The weirdnesses of modern life, you know? Texting. Cupcakes. Wheely bags. Granite counter tops.
One such weirdness is the recurrence of photographs of young men on their way to kill and maim a lot of random people.
There are some of Timothy McVeigh, I think – renting the truck was it? Getting gas? Or maybe there aren’t.
But there certainly are of some of the 9/11 young men. There are of the July 2005 London bombers. And now there are of the Tsarnaev brothers.
Walking along the street, dapper and casual, with their pressure cookers packed full of shrapnel in the backpacks they carry.
So we can see them. We can see how people look in the process of killing some random people and maiming a lot more. They don’t look like anything. They look normal. They fit right in. They’re as banal as the rest of us.
rq says
This is why serial killers are so scary, too. In interviews, they’re so ordinary. So casual.
I think this is what makes them so frightening – their ability – no, their lack of ability to see that what they are doing is anything especially noteworthy. Their utter lack of empathy. *shudder*
Ophelia Benson says
Yes. It’s horribly common.
Fortunately the opposite is much more common; the fury of Ruslan Tsarni is much more common; but the empathy-less thrillseekers do exist.
miraxpath says
The younger man was said to be kind-hearted and is a medical student apparently.
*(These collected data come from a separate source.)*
==> config.mk <==
export PLATFORM = sky130hd
export DESIGN_NAME = ext_sequencer
export DESIGN_NICKNAME = d
export VERILOG_FILES = /design/src/rtl/ext_pkg.sv /design/src/rtl/ext_classify.sv /design/src/rtl/ext_sequencer.sv
export SDC_FILE = /design/constraint.sdc
export NUM_CORES = 1
export LEC_CHECK = 0
export ABC_AREA = 1
export CORE_MARGIN = 2
export CORE_UTILIZATION = 49
export DETAILED_ROUTE_END_ITERATION = 7
export GPL_TIMING_DRIVEN = 0
export PLACE_DENSITY = 0.8
export SLEW_MARGIN = 5
export SYNTH_ARGS = -nofsm -noshare
export SYNTH_HDL_FRONTEND = slang
export SYNTH_SLANG_ARGS = --single-unit
==> constraint.sdc <==
create_clock -name clock -period 1.4 [get_ports clock]
set_input_delay 0.28 -clock clock [delete_from_list [all_inputs] [get_ports clock]]
set_output_delay 0.28 -clock clock [all_outputs]
set_load 0.01 [all_outputs]
==> src/rtl/ext_pkg.sv <==
// Shared types and constants for the decode-stage operand extension sequencer.
// The SIGN_EXT_EN macro enables sign extension for the opcodes matched by is_signed_imm.
package ext_pkg;

    typedef enum logic [1:0] {
        KIND_NONE  = 2'd0,
        KIND_IMM   = 2'd1,
        KIND_SHAMT = 2'd2,
        KIND_JUMP  = 2'd3
    } op_kind_e;

    typedef enum logic [1:0] {
        ST_EMPTY = 2'd0,
        ST_ONE   = 2'd1,
        ST_FULL  = 2'd2
    } skid_state_e;

    typedef struct packed {
        op_kind_e    kind;
        logic [31:0] operand;
    } entry_t;

    localparam logic [5:0] OP_SPECIAL = 6'h00;
    localparam logic [5:0] OP_J       = 6'h02;
    localparam logic [5:0] OP_JAL     = 6'h03;
    localparam logic [5:0] OP_BEQ     = 6'h04;
    localparam logic [5:0] OP_BNE     = 6'h05;
    localparam logic [5:0] OP_ADDI    = 6'h08;
    localparam logic [5:0] OP_ADDIU   = 6'h09;
    localparam logic [5:0] OP_SLTI    = 6'h0A;
    localparam logic [5:0] OP_SLTIU   = 6'h0B;
    localparam logic [5:0] OP_LW      = 6'h23;
    localparam logic [5:0] OP_SW      = 6'h2B;

    localparam logic [5:0] FN_SLL = 6'h00;
    localparam logic [5:0] FN_SRL = 6'h02;
    localparam logic [5:0] FN_SRA = 6'h03;

    // Arithmetic, branch and load/store opcodes whose immediate is signed.
    function automatic logic is_signed_imm(input logic [5:0] opc);
        return (opc == OP_BEQ)   || (opc == OP_BNE)  || (opc == OP_ADDI) ||
               (opc == OP_ADDIU) || (opc == OP_SLTI) || (opc == OP_SLTIU) ||
               (opc == OP_LW)    || (opc == OP_SW);
    endfunction

endpackage

==> src/rtl/ext_classify.sv <==
// Combinational classifier: decodes an instruction word into its op kind and extended operand.
// SIGN_EXT_EN selects sign extension for signed-immediate opcodes; otherwise all IMMs zero-extend.
module ext_classify
    import ext_pkg::*;
(
    input  logic [31:0] instr,
    output op_kind_e    op_kind,
    output logic [31:0] operand
);

    logic [5:0] opcode;
    logic [5:0] funct;

    assign opcode = instr[31:26];
    assign funct  = instr[5:0];

    always_comb begin
        op_kind = KIND_IMM;
        operand = {16'b0, instr[15:0]};
        if (opcode == OP_SPECIAL) begin
            if ((funct == FN_SLL) || (funct == FN_SRL) || (funct == FN_SRA)) begin
                op_kind = KIND_SHAMT;
                operand = {27'b0, instr[10:6]};
            end else begin
                op_kind = KIND_NONE;
                operand = 32'b0;
            end
        end else if ((opcode == OP_J) || (opcode == OP_JAL)) begin
            op_kind = KIND_JUMP;
            operand = {6'b0, instr[25:0]};
        end
`ifdef SIGN_EXT_EN
        else if (is_signed_imm(opcode)) begin
            operand = {{16{instr[15]}}, instr[15:0]};
        end
`endif
    end

endmodule

==> src/rtl/ext_sequencer.sv <==
// Operand extension sequencer: classifies at push time and buffers results in a 2-entry skid buffer.
// Sign extension of immediates is controlled by the SIGN_EXT_EN macro (see ext_classify).
module ext_sequencer
    import ext_pkg::*;
(
    input  logic        clock,
    input  logic        reset,
    input  logic        flush,
    input  logic        in_valid,
    output logic        in_ready,
    input  logic [31:0] instr,
    output logic        out_valid,
    input  logic        out_ready,
    output logic [31:0] operand,
    output logic [1:0]  op_kind,
    output logic [15:0] issued_count
);

    op_kind_e    new_kind;
    logic [31:0] new_operand;
    entry_t      new_entry;

    skid_state_e state_q, state_d;
    entry_t      head_q, tail_q;
    logic        in_ready_q;
    logic [15:0] count_q;
    logic        push, pop;

    ext_classify u_classify (
        .instr   (instr),
        .op_kind (new_kind),
        .operand (new_operand)
    );

    assign new_entry = '{kind: new_kind, operand: new_operand};

    // in_ready is a register, so pop never reaches it combinationally.
    assign push = in_valid && in_ready_q;
    assign pop  = (state_q != ST_EMPTY) && out_ready;

    always_comb begin
        state_d = state_q;
        case (state_q)
            ST_EMPTY: if (push) state_d = ST_ONE;
            ST_ONE: begin
                if (push && !pop)      state_d = ST_FULL;
                else if (pop && !push) state_d = ST_EMPTY;
            end
            ST_FULL:  if (pop) state_d = ST_ONE;
            default:  state_d = ST_EMPTY;
        endcase
        if (flush) state_d = ST_EMPTY;
    end

    always_ff @(posedge clock) begin
        if (reset || flush) begin
            state_q    <= ST_EMPTY;
            in_ready_q <= 1'b1;
            count_q    <= 16'd0;
            head_q     <= '0;
            tail_q     <= '0;
        end else begin
            state_q    <= state_d;
            in_ready_q <= (state_d != ST_FULL);
            if (pop) count_q <= count_q + 16'd1;
            case (state_q)
                ST_EMPTY: if (push) head_q <= new_entry;
                ST_ONE: begin
                    if (push && pop)       head_q <= new_entry;
                    else if (push && !pop) tail_q <= new_entry;
                end
                ST_FULL:  if (pop) head_q <= tail_q;
                default: ;
            endcase
        end
    end

    assign in_ready     = in_ready_q;
    assign out_valid    = (state_q != ST_EMPTY);
    assign operand      = head_q.operand;
    assign op_kind      = head_q.kind;
    assign issued_count = count_q;

endmodule

==> results.py <==
metrics = {
    "synthesis": {
        "synth_top_cell_area_share": 0.4329,
        "yosysTopAreaCell": "dfxtp_1",
        "yosysWarnings": 0,
        "syn_area_per_cell_sq_um": 6.814,
        "synth_cells": 509,
        "synthTopCellsByArea": "dfxtp_1 43%, a21oi_1 12%, nand2_1 9.8%",
        "ys_seq_area_frac": 0.4329,
        "synth_area_sq_um": 3468,
        "ys_ff_latch": 75,
        "post_synth_num_cell_types": 26,
    },
    "floorplan": {
        "dieHeight_um": 88.13,
        "coreArea_sq_um": 6832,
        "pin_count": 89,
        "die_area_sq_um": 7767,
        "rows": 30,
        "die_w_um": 88.13,
        "start_util": 0.5077,
    },
    "placement": {
        "io_buffers": 82,
        "hpwl_um": 6807,
        "routabilityCongestion": 0.9103,
        "placed_area_sq_um": 4428,
        "place_ws_ns": -0.4492,
    },
    "cells_and_area": {
        "postLayoutCellArea_sq_um": 4770,
        "final_layout_size_suffix_gt1_frac": 0.1650,
        "nets": 651,
        "final_cell_mix": "88 x nand2_1, 79 x nor2_1, 76 x a21oi_1",
        "syn_to_final_growth_pct": 37.52,
        "fillers": 592,
        "layout_commonest_cell": "nand2_1",
        "antennaDiodeCount": 0,
    },
    "critical_path": {
        "crit_path_start_kind": "flip-flop",
        "r2r_setup_slack_ns": 0.10,
        "end_kind": "output pin",
        "critical_path.max_fanout": 4,
        "critPathArrivalTime_ns": 1.08,
        "critPathKind": "reg -> out",
        "required_ns": 1.12,
    },
    "global_route": {
        "grt_pass1_wl_um": 15950,
        "grt_max_degree": 13,
        "antenna_found_initial": 0,
        "gr-total-overflow": 0,
        "gr-usage-all-layers": 0.2591,
        "grt_pass1_vias": 3617,
    },
    "route": {
        "wire_per_inst_um": 13.54,
        "drt-initial-drc-count": 219,
        "viasPerCell": 5.301,
        "wl_um": 9664,
        "via_count": 3785,
        "antenna_left": 0,
        "dr.pass1.iters": 5,
        "drc": 0,
    },
    "sta": {
        "fmax_ghz": 0.7373,
        "hold_viol": 0,
        "finalWorstSetupSlack_ns": 0.04378,
        "period_minus_slack_ns": 1.356,
        "final_max_slew_viol_count": 0,
        "rsz0062_at_grt": "yes",
        "setup_viol": 0,
        "fin_skew_ns": 0.01011,
        "period_share": 0.9687,
    },
    "clocking": {
        "cts_hold_buf": 0,
        "clockBufferDepth": 2,
        "clock-sinks": 75,
        "cts_buffers": 9,
        "htree_levels": 3,
        "cts_root_buf": "clkbuf_8",
        "cts_tree": "done",
        "clkTransAtPathRegs_ns": 0.07,
        "clk_latency_ns": 0.34,
    },
    "run": {
        "max-cap-violations": 0,
    },
    "hold_path": {
        "hold_path_class": "in -> reg",
    },
    "power_and_ir_drop": {
        "pwr_density_cell_nw_per_um2": 900.3,
        "p_leak_nw": 2.206,
        "ir_drop_mv": 0.5778,
    },
    "outcome": {
        "outcome": "finished clean",
    },
}
## cell type report
type	count	area, sq um	share of cell area
flip-flops and latches	75	1525	0.3198
clock buffers	12	135.1	0.02833
multi-input cells	363	1709	0.3583
clock inverters	4	51.30	0.01076
well taps	96	120.1	0.02518
inverters	41	153.9	0.03227
plain buffers	35	259.0	0.05430
repair buffers	88	815.8	0.1710
## path summary, 6_finish.rpt
kind,start,cells past startpoint,endpoint
setup reg to reg,state_q[0],7,operand[18]
hold reg to reg,tail_q[32],2,tail_q[32]
setup / recovery,state_q[1],3,out_valid
hold / removal,out_ready,4,state_q[0]
## flip-flops by register name (all words and copies together), names as in the netlist
| register | flops |
|---|---|
| state_q | 2 |
| issued_count | 16 |
| in_ready | 1 |
| tail_q | 28 |
| op_kind | 2 |
| operand | 26 |
## stage by stage
stage | utilization | setup TNS [ns] | hold slack [ns] | power, mW | std cells
6_report | 0.6982 | 0 | 0.3960 | 4.294 | 714
5_1_grt | 0.6982 | -0.08566 | 0.4298 | 4.452 | 714
4_1_cts | 0.6762 | 0 | 0.4744 | 4.287 | 710
3_5_place_dp | 0.6482 | -25.29 | 0.4634 | 2.724 | 692
3_3_place_gp | 0.6482 | -23.68 | 0.4536 | 2.718 | 692
2_1_floorplan | - | 0 | 0.3916 | 2.477 | 514
## kinds of logic (layout without fill, tap and decap cells)
family / count (synthesis) / count (layout) / share of synthesized area
AOI/OAI and AO/OA: 148 / 148 / 0.2157
adders and majority gates: 1 / 1 / 0.003607
buffers and inverters: 76 / 180 / 0.1021
DFF: 75 / 75 / 0.4329
other: 1 / 6 / 0.001081
and+or+nand+nor: 208 / 208 / 0.2446
## what timing repair did
| item | 4_1_cts | 5_1_grt |
|---|---|---|
| gates cloned | 0 | 0 |
| setup buffers | 2 | 4 |
| pin swaps | 1 | 6 |
| setup endpoints to repair | 94 | 66 |
| gates resized for setup | 73 | 55 |
## synth_stat cells
cell type  number
o21ai_0        35
nor2_2          3
buf_4          10
inv_1          37
o21ai_2         1
o21bai_1        1
clkbuf_2        1
nor2_4          1
nand4_1         3
inv_2           4
nand2_1        91
buf_6           2
buf_2          12
dfxtp_1        75
buf_1           3
conb_1          1
ha_1            1
a31oi_1         1
nor3_2          1
a21oi_1        81
nand3_1        21
nor2_1         86
o21ai_1        29
clkbuf_1        7
nor3b_2         1
nand3b_1        1
## metal layers
metal  global-route usage  share of wire
met5                    0              0
met4              0.08540          0.016
met3              0.05844          0.073
met2               0.4236           0.47
met1               0.3409           0.44
## report_power, final
| group | internal [mW] | total (mW) | switching, mW |
|---|---|---|---|
| registers | 2.17 | 2.20 | 0.0233 |
| clock network | 0.827 | 1.61 | 0.779 |
| logic | 0.238 | 0.493 | 0.255 |
## worst max-delay path, cell delays in order, from the launching register on
cell	delay, ns
dfxtp_4	0.37
inv_1	0.08
nand2_2	0.07
clkdlybuf4s15_2	0.22
No activity file was read; power rests on OpenSTA's default activity.
==> patch 1 (config.mk and constraints unchanged) <==
Add a define of `SIGN_EXT_EN`.
--- a/src/rtl/ext_classify.sv
+++ b/src/rtl/ext_classify.sv
@@ -1,4 +1,6 @@
 // Combinational classifier: decodes an instruction word into its op kind and extended operand.
 // SIGN_EXT_EN selects sign extension for signed-immediate opcodes; otherwise all IMMs zero-extend.
+`define SIGN_EXT_EN
+
 module ext_classify
     import ext_pkg::*;
Formal check against the unedited RTL: not equivalent (Yosys sat finds a counterexample within 4 cycles, from zero or initial values).
==> patch 1 against the original RTL <==
The run now ends with negative setup slack left; sequential cell count increased by 2; power increased by 6.8%; cell count decreased by 1.7%; wire length increased by 28%; final area increased by 12%; synthesized area decreased by 0.25%; worst setup slack got worse by 0.14 ns.
==> patch 1: results (changes against the original RTL) <==
* Status: finished with violations
* Violated checks: negative setup slack
* Reg-to-reg setup timing slack at -0.09 ns (-0.19 ns)
* Vias per inst at 5.947 (+12%)
* Worst VDD drop at 636.4 uV (+10%)
* Placed cells at 662 (-4.3%)
* Hold Path Cell Cnt at 2 (-2)
* Worst Path Max Fanout at 10 (+6)
* Final Setup Violations at 6 (+6)
* Placement Setup Slack at -0.7247 ns (-0.2755 ns)
* Seq pwr at 2260 uW (+3%)
* PostCTS Resize Cnt at 141 (+93%)
* Die width at 88.03 um (-0.12%)
* I/O Buffers at 88 (+7.3%)
* Largest net degree at the start of global routing at 14 (+1)
* Top post-synthesis cells by area: dfxtp_1 45%, a21oi_1 13%, o21ai_0 9.3%
* Synth Area in Compound Gates at 0.2506 (+0.03490)
* Clk Latency, worst-skew pair at 0.37 ns (+0.03 ns)
* Seq/Total Area, Yosys at 0.4456 (+0.01267)
* Max reg flops at 29 (+3.6%)
* Worst R2R Start: in_ready
* Final GP Congestion at 0.9136 (+0.36%)
* Min-delay src: flush
* Placed Area at 4467 um^2 (+0.88%)
* Number of fill cells at 455 (-23%)
* Net Sw Frac at 0.2711 (+0.02485)
* Reg clk slew, reported paths at 0.09 ns (+0.02 ns)
* Setup bufs post-CTS at 10 (+8)
* Post-Synth XOR/XNOR Area at 0.002532 (+0.002532)
* Setup total negative slack at -0.2649 ns (-0.2649 ns)
* Clk pwr share at 0.369 (-0.005)
* Worst r2r path cells at 8 (+1)
* Seq pwr share at 0.492 (-0.019)
* Synth cell count leaders: 89 x a21oi_1, 77 x dfxtp_1, 64 x o21ai_0
* Post-DP HPWL at 6989 um (+2.7%)
* CP Data Arrival Time at 1.74 ns (+0.66 ns)
* Finished Layout Cells at 702 (-1.7%)
* Initial DRT Pass Iterations at 7 (+2)
* Setup ws final at -0.09368 ns (-0.1375 ns)
* Syn avg cell area at 7.238 um^2 (+6.2%)
* R2r endpoint: operand[21]
* Routed WL at 12370 um (+28%)
* Fin nets at 639 (-1.8%)
* Drt initial violations at 423 (+93%)
* Post-route cell area at 5361 um^2 (+12%)
* Synth Area in Adders at 0.003617 (+0.000009133)
* Distinct cells, synth at 31 (+19%)
* Leak at 0.002381 uW (+7.9%)
==> patch 1: changes by cell type in the layout (fill, tap and decap cells not counted), sizes merged, moves of 8 or more <==
| cell | unedited run | this run |
|---|---|---|
| or2 | 0 | 10 |
| a21oi | 81 | 89 |
| nand2 | 91 | 61 |
| buf | 31 | 48 |
| nand3 | 21 | 38 |
| nor2 | 90 | 47 |
==> patch 1: how the worst max path moves through the flow <==
stage	startpoint	to	slack [ns]	depth (start not counted)
2_1_floorplan	issued_count[0]	issued_count[12]	0.003	9
3_3_place_gp	out_ready	tail_q[6]	-0.66	6
4_1_cts	issued_count[0]	issued_count[12]	-0.06	9
5_1_grt	in_ready	operand[21]	-0.15	8
3_5_place_dp	out_ready	tail_q[22]	-0.72	5
6_report	in_ready	operand[21]	-0.09	8
==> patch 1: critical path, stage by stage (launching register included) <==
cell and delay, ns:
dfxtp_4 0.37, nand2_4 0.09, inv_1 0.05, nor2_2 0.17, nor2_4 0.08, buf_8 0.14
buf_8 0.14, o21ai_0 0.25, a21oi_1 0.10
==> patch 1: area by class of cell <==
type                       count  area share
sequential                    77      0.2931
multi-input combinational    332      0.3690
inverter                      35     0.02544
clock inverter                 6     0.01190
buffer                        34     0.06114
clock buffer                  10     0.02380
timing repair buffer         112      0.1932
tap                           96     0.02240
==> patch 1: routing by layer <==
| layer | track usage | up-vias | share of wire |
|---|---|---|---|
| met5 | 0 | - | 0 |
| met4 | 0.1667 | 0 | 0.056 |
| met3 | 0.03770 | 85 | 0.093 |
| met2 | 0.4656 | 300 | 0.48 |
| met1 | 0.3548 | 1931 | 0.37 |
| li1 | - | 1859 | - |
==> patch 1: logic make-up after synthesis <==
family / after synthesis
AOI/OAI and AO/OA: 167
xor gates and xnor gates: 1
adders and majority gates: 1
buffers and inverters: 69
DFF: 77
and+or+nand+nor: 163
==> patch 2 (config.mk and constraints unchanged) <==
Without the edit above. Put one more register stage on the output `issued_count`, without a reset. The value now appears one clock later. The other outputs are not delayed to match.
--- a/src/rtl/ext_sequencer.sv
+++ b/src/rtl/ext_sequencer.sv
@@ -80,5 +80,7 @@
     assign operand      = head_q.operand;
     assign op_kind      = head_q.kind;
-    assign issued_count = count_q;
+    always_ff @(posedge clock) begin
+        issued_count <= count_q;
+    end
 
 endmodule
Function: changed (a bounded check fails within 4 cycles, from zero or initial values).
==> patch 2 against the original RTL <==
Worst setup slack worse by 0.0039 ns; wire length grew 7.1%; sequential cell count grew 16; synthesized area increased by 6.9%; power is 19% higher; via count decreased by 0.95%; critical path type is now register to register; sequential share of layout area increased by 3.3 points; non-clock buffer count is 7 higher; final area grew 8.9%.
==> patch 2: results (changes against the original RTL) <==
* Fin nets at 637 (-2.2%)
* Placed Area at 4672 um^2 (+5.5%)
* Worst hold endpoint: issued_count[14]
* Reg clk slew, reported paths at 0.09 ns (+0.02 ns)
* Min-delay src: count_q[14]
* Share of post-route cells with drive strength above 1 at 0.1973 (+0.03230)
* Worst VDD drop at 671.8 uV (+16%)
* Total track usage at 0.2420 (-0.01712)
* Status: finished clean
* Initial DRT Pass Iterations at 4 (-1)
* Leak at 0.002430 uW (+10%)
* Final GP Congestion at 0.8522 (-6.4%)
* Hold slack at 0.3551 ns (-0.04095 ns)
* R2r endpoint: count_q[5]
* Vias per inst at 5.340 (+0.74%)
* Most common cell in the netlist: dfxtp_1
* Area growth, synth to finish at 40.08%
* Clk Latency, worst-skew pair at 0.36 ns (+0.02 ns)
* Hold Path Cell Cnt at 0 (-4)
* Largest net degree at the start of global routing at 15 (+2)
* Distinct cells, synth at 29 (+12%)
* Post-DP HPWL at 6815 um (+0.12%)
* Vias in the first global route at 3597 (-0.55%)
* Top post-synthesis cells by area: dfxtp_1 49%, a21oi_1 12%, o21ai_0 8.2%
* Number of fill cells at 602 (+1.7%)
* Seq/Total Area, Yosys at 0.4912 (+0.05833)
* Routed WL at 10350 um (+7.1%)
patch 2: cells by family (layout without fill, tap and decap cells):
| logic type | after synthesis | in the layout | share of synthesized area |
|---|---|---|---|
| buffers and inverters | 76 | 188 | 0.09075 |
| DFF | 91 | 91 | 0.4912 |
| other | 1 | 6 | 0.001011 |
| adders and majority gates | 1 | 1 | 0.003373 |
| AOI/OAI and AO/OA | 159 | 159 | 0.2183 |
| and+or+nand+nor | 158 | 158 | 0.1953 |
patch 2: repair_timing:
| item | CTS | global route |
|---|---|---|
| setup buffers | 6 | 7 |
| pin swaps | 2 | 11 |
| gates cloned | 0 | 2 |
| gates resized for setup | 79 | 63 |
| endpoints found under the setup margin | 120 | 68 |
patch 2: worst max-delay path by stage:
stage / start / endpoint / slack (ns)
global route: state_q[0] / count_q[5] / -0.06
detailed placement: flush / operand[16] / -0.74
CTS: in_valid / tail_q[25] / -0.002
finish: state_q[0] / count_q[5] / 0.04
floorplan: in_ready / operand[15] / 0.14
global placement: flush / operand[17] / -0.64
patch 2: per-stage QoR:
stage	std cells	setup TNS (ns)
final	702	0
after global routing	702	-0.2416
after CTS	693	-0.004408
after detailed placement	672	-49.83
after global placement	672	-43.63
after floorplan	491	0
patch 2: power breakdown:
group / internal, uW / switching, uW
Sequential: 2630 / 23.7
Clock: 994 / 913
Combinational: 258 / 282
Total: 3880 / 1220
patch 2: final cells by class:
| cell class | count | area [um^2] | share of cell area |
|---|---|---|---|
| Buffer | 33 | 247.7 | 0.04769 |
| Clock buffer | 10 | 127.6 | 0.02457 |
| Clock inverter | 5 | 78.83 | 0.01517 |
| Inverter | 43 | 168.9 | 0.03251 |
| Multi-Input combinational cell | 324 | 1703 | 0.3278 |
| Sequential cell | 91 | 1833 | 0.3528 |
| Tap cell | 99 | 123.9 | 0.02384 |
| Timing Repair Buffer | 97 | 912.1 | 0.1756 |
patch 2: layer usage:
| metal | up-vias | GRT usage | wire [um] |
|---|---|---|---|
| li1 | 1821 | - | - |
| met1 | 1755 | 0.3055 | 4433 |
| met2 | 160 | 0.4173 | 5168 |
| met3 | 13 | 0.03817 | 611 |
| met4 | 0 | 0.08838 | 134 |
| met5 | - | 0 | 0 |
patch 2: critical path, stage by stage (launching register included):
cell     delay (ns)
dfxtp_2        0.36
inv_2          0.06
nand2_1        0.10
nand2_1        0.12
nor2_2         0.21
nand2_1        0.12
o21ai_0        0.22
a21oi_1        0.06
He may not be taken alive and we may never know what turned him to this terrible path of destruction. There is an article in Cif about the chechen’s long, long history of ‘resistance’ and warfare, much like the afghans. There is too much romantic waffling over the warrior identity of these people. Where has all that fighting left their societies?
nurseingrid says
I remember being hypnotized by the security camera footage of Mohammed Atta going through the scanner. He is so calm he looks bored. Still makes me shudder.